Data assimilation and resolvent analysis of turbulent flow behind a wall-proximity rib

Abstract

This study aims to detect the unsteady features of the turbulent flow behind a wall-proximity rib using resolvent analysis, based on the mean flow field determined using an adjoint-based data assimilation (ABDA) model. The rib is located at gap ratios G/d = 0.25 and 0.50 with a flow Reynolds number Re = 7600 based on the rib size (d = 10 mm) and the free-stream velocity U0. The split fiber measurements at x/d = −0.25, 1.25, 4.25, and 9.25 are solely used as observational data, while the temperature sensitive paint and particle image velocimetry (PIV) results are used as the complement for the analysis and validation. First, the mean flows at both gap ratios are reproduced with the ABDA model using the streamwise velocity constraint of the observational data.
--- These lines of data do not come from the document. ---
From an optimization exercise on the open Yosys and OpenROAD flow, aimed at small area, a short achievable clock period and few clock cycles per item; shortcuts taken in it are not production practice.
RTL that was checked went through simulation tests only; none was proved equivalent to the original.

== run 5 ==
Design div_unit, start of the top module:
module div_unit (
    input  wire        clk,
    input  wire        rst,
    input  wire        start,
    input  wire [1:0]  op,       
    input  wire [63:0] a,        
    input  wire [63:0] b,        
    output wire        ready,
    output reg         done,
    output wire [63:0] quot,
    output wire [63:0] rem
);
    localparam S_IDLE = 3'd0, S_SIZE = 3'd1, S_ALIGN = 3'd2, S_ITER = 3'd3,
               S_FIX = 3'd4;
    reg [2:0]   state;
    reg [5:0]   count;           
    reg [64:0]  r;               
    reg [63:0]  z;               
    reg [63:0]  zm;              
    reg [64:0]  y;               
    reg         cin;             
    reg         g;               
    reg         first;           
    reg         an, bn;          
    reg         b0;              
    reg         imm;             
    reg         ovf32;           
    reg         dneg;            
    reg         qneg;            
    reg [6:0]   ma, mb;          
    wire last = (count == 6'd0);
    assign ready = (state == S_IDLE) | (state == S_FIX) | ((state == S_SIZE) & imm);
    assign quot  = z;
    assign rem   = r[63:0];
    wire        t_sgn = ~op[0];
    wire        t_w32 = op[1];
    wire [63:0] a_x  = t_w32 ? {{32{t_sgn & a[31]}}, a[31:0]} : a;
    wire [63:0] b_x  = t_w32 ? {{32{t_sgn & b[31]}}, b[31:0]} : b;
    wire        an_t = t_sgn & a_x[63];
    wire        bn_t = t_sgn & b_x[63];
    wire [63:0] s_t  = an_t ? {~a_x[62:0], 1'b1} : a_x;
    wire [63:0] u_t  = bn_t ? ~b_x : b_x;
    wire [3:0]  ga, gb;
    genvar gi;
  ...
Size: ~3900 cells after synthesis, roughly 290 flip-flops, roughly 260 I/O pins, roughly 29000 um2 of cells after synthesis.
make LEC_CHECK=0 CAP_MARGIN=20 CORE_MARGIN=2 CORE_UTILIZATION=40 SETUP_SLACK_MARGIN=2 SLEW_MARGIN=20 finish   # period 10.0 ns
run.sh (not shown) runs the stock make flow with config.mk's settings and CLKGATE_MAP_FILE= SYNTH_SCRIPT=/design/flow/synth_recipe.tcl, a recipe that flattens the netlist after the stock synthesis.
Run 5 closes out successfully: all stages finished, all timing, DRC and antenna checks passed.
Input-level comparison between run 4 and run 5:
diff --git a/flow/config.mk b/flow/config.mk
--- a/flow/config.mk
+++ b/flow/config.mk
@@ -10,3 +10,3 @@
 export CORE_UTILIZATION = 40
-export SETUP_SLACK_MARGIN = 2
+export SETUP_SLACK_MARGIN = 5
 export SLEW_MARGIN = 20
==> results.txt <==
Compared with run 5, in run 4 via count of the first global-routing pass dropped about 0.37%, die area did not really move, met3 demand-to-capacity share in global routing fell 1.9 points.
Re global-route wire length before repair: run 5 was higher than run 4.
Of run 5 and run 4, run 5 shows the higher global-route usage, with run 4 below it.
Clock insertion delay at the later pin of the skew report delta (run 5 -> run 4): insignificant
Sequential fraction of total cell area: run 4 lower than run 5
Diff run 5 -> run 4: upper clock frequency limit increased 18%; setup slack picked up an extra 0.90 ns.
Diff run 4..run 5 | synthesized instance count | unchanged
Function was not checked in any run of this note: the RTL went through the layout flow alone.

* * *

Setup of before:
Another version of the RTL of div_unit (not shown whole).
Size: ~3700 cells after synthesis, about 260 I/O pins, about 0.028 mm2 of cells after synthesis.
Settings: LEC_CHECK=0, CAP_MARGIN=20, CORE_MARGIN=2, CORE_UTILIZATION=40, SLEW_MARGIN=20; clock period 10.0 ns.
Testbench counts of before, summed over its fixed seeds: cycles 209,522, ops 24,000.
--- input diff before..after ---
- ABC_CLOCK_PERIOD_IN_PS: unset -> 5000
- SETUP_SLACK_MARGIN: unset -> 5
Results
- Compared with before, in after clock network area share has decreased; final worst setup slack increased by 1.83 ns relative to the old numbers.

* * *

div_unit, a different RTL version from the one above (not shown whole).
Size: ~4,900 cells after synthesis, about 290 flip-flops, roughly 31,000 um2 of cells after synthesis.
clock: 10.0 ns
lec_check: 0
abc_area: 1
cap_margin: 20
core_margin: 2
core_utilization: 40
setup_slack_margin: 5
slew_margin: 20
The baseline ran to the end with no violations.
Testbench counts at the start, summed over its fixed seeds: cycles 231,199, ops 24,000.
==> next run, changes <==
--- a/flow/config.mk
+++ b/flow/config.mk
@@ -8 +7,0 @@
-export ABC_AREA = 1
The new run completed without violations.
Count of clock-buffer cells in the layout went down by 11.
Core utilization went down by 0.56 points.
Sequential cell count stays the same.
Global-route usage went down by 4.0 points.
Worst setup slack gets worse by 0.098 ns.
Synthesized area went down by a few percent.
Critical path depth went up by 9.
Via count went down by roughly a tenth.
Final cell count went down by about a fifth.
Register-to-register slack gets worse by 0.12 ns.
==> next run, changes <==
==> flow/flow/run.sh (new file) <==
#!/bin/bash
bash standard.sh SETUP_SLACK_MARGIN=6.5 finish > standard.log 2>&1
==> flow/standard.sh (new file) <==
#!/bin/bash
# synth_recipe.tcl (not shown) runs the flow's synth.tcl, then flattens the netlist and writes it again
# the make line also repeats each setting of config.mk as NAME=value (left out here)
make -C /OpenROAD-flow-scripts/flow DESIGN_CONFIG=/design/flow/config.mk WORK_HOME=/design/flow/orfs CLKGATE_MAP_FILE= SYNTH_SCRIPT=/design/flow/synth_recipe.tcl "${@:-finish}"
removed: flow/run.sh
=> The changed run passed the timing, DRC and antenna checks; clock-buffer cell count falls by 2; worst setup slack gains 0.54 ns; final cell count rises by 4.9%; non-clock buffer count rises by 232; synthesized cell count stays the same; core utilization rises by 7.0 points; register-to-register slack gains 0.54 ns; wire length rises by 9.6%.

[separate check: timing with driven ports]
No port has a modelled driver above. Below, the same layouts with a new extraction and two added sets of constraints. Step 1: set_driving_cell puts a clkbuf_16 on clk and a buf_2 on each other input, an assumption about the parent block. Step 2 also shifts input and output timing later by t, the mid clock arrival at the registers, as if the neighbouring blocks saw the same clock. Slacks: ideal ports / drivers / drivers and shift; pairs: ideal ports / drivers.
run | t (ns) | setup slack, ns | clock arrival spread, ns | pins driven straight from the clock port
run 5 | 0.667 | 4.175 / 4.175 / 4.175 | 0.048 / 0.047 | 1
run 4 | 0.666 | 5.080 / 5.073 / 4.917 | 0.057 / 0.058 | 1
before | 0.641 | 1.419 / 1.419 / 1.419 | 0.033 / 0.033 | 1
after | 0.637 | 3.247 / 3.247 / 3.247 | 0.023 / 0.023 | 1
the first run of note 3 | 0.657 | 5.183 / 5.211 / 4.562 | 0.020 / 0.021 | 1
the second run of note 3 | 0.662 | 5.085 / 5.085 / 4.647 | 0.031 / 0.032 | 1
the third run of note 3 | 0.643 | 5.621 / 5.621 / 5.592 | 0.059 / 0.058 | 1
After both steps every run listed still meets setup and hold. The setup slack of the first run of note 3, which loses most, moves by +0.028 ns with the drivers and by -0.621 ns with both steps.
It is shown that the global fields are accurately recovered, including the wall jet originating from the gap, which is absent from the PIV results. This finding indicates substantial heat transfer enhancement immediately behind the rib. Subsequently, the resolvent modes at Strouhal numbers St = 0.02, 0.05, 0.15, and 0.30 are obtained from the mean flows using a stochastic approach instead of performing the singular value decomposition directly on the resolvent operator, due to the large matrix size. With the help of the power spectral density of the split fiber measurement, the resolvent analysis identifies the large-scale flapping motion and the wall-jet fine scales that enhance the heat transfer in the case of G/d = 0.25, in addition to the Karman vortex shedding, which makes little contribution to the wall heat transfer in the case of G/d = 0.50. The flow dynamical features in both cases are reconstructed using the leading five resolvent modes at St = 0.15, showing good agreement with the proper orthogonal decomposition modes.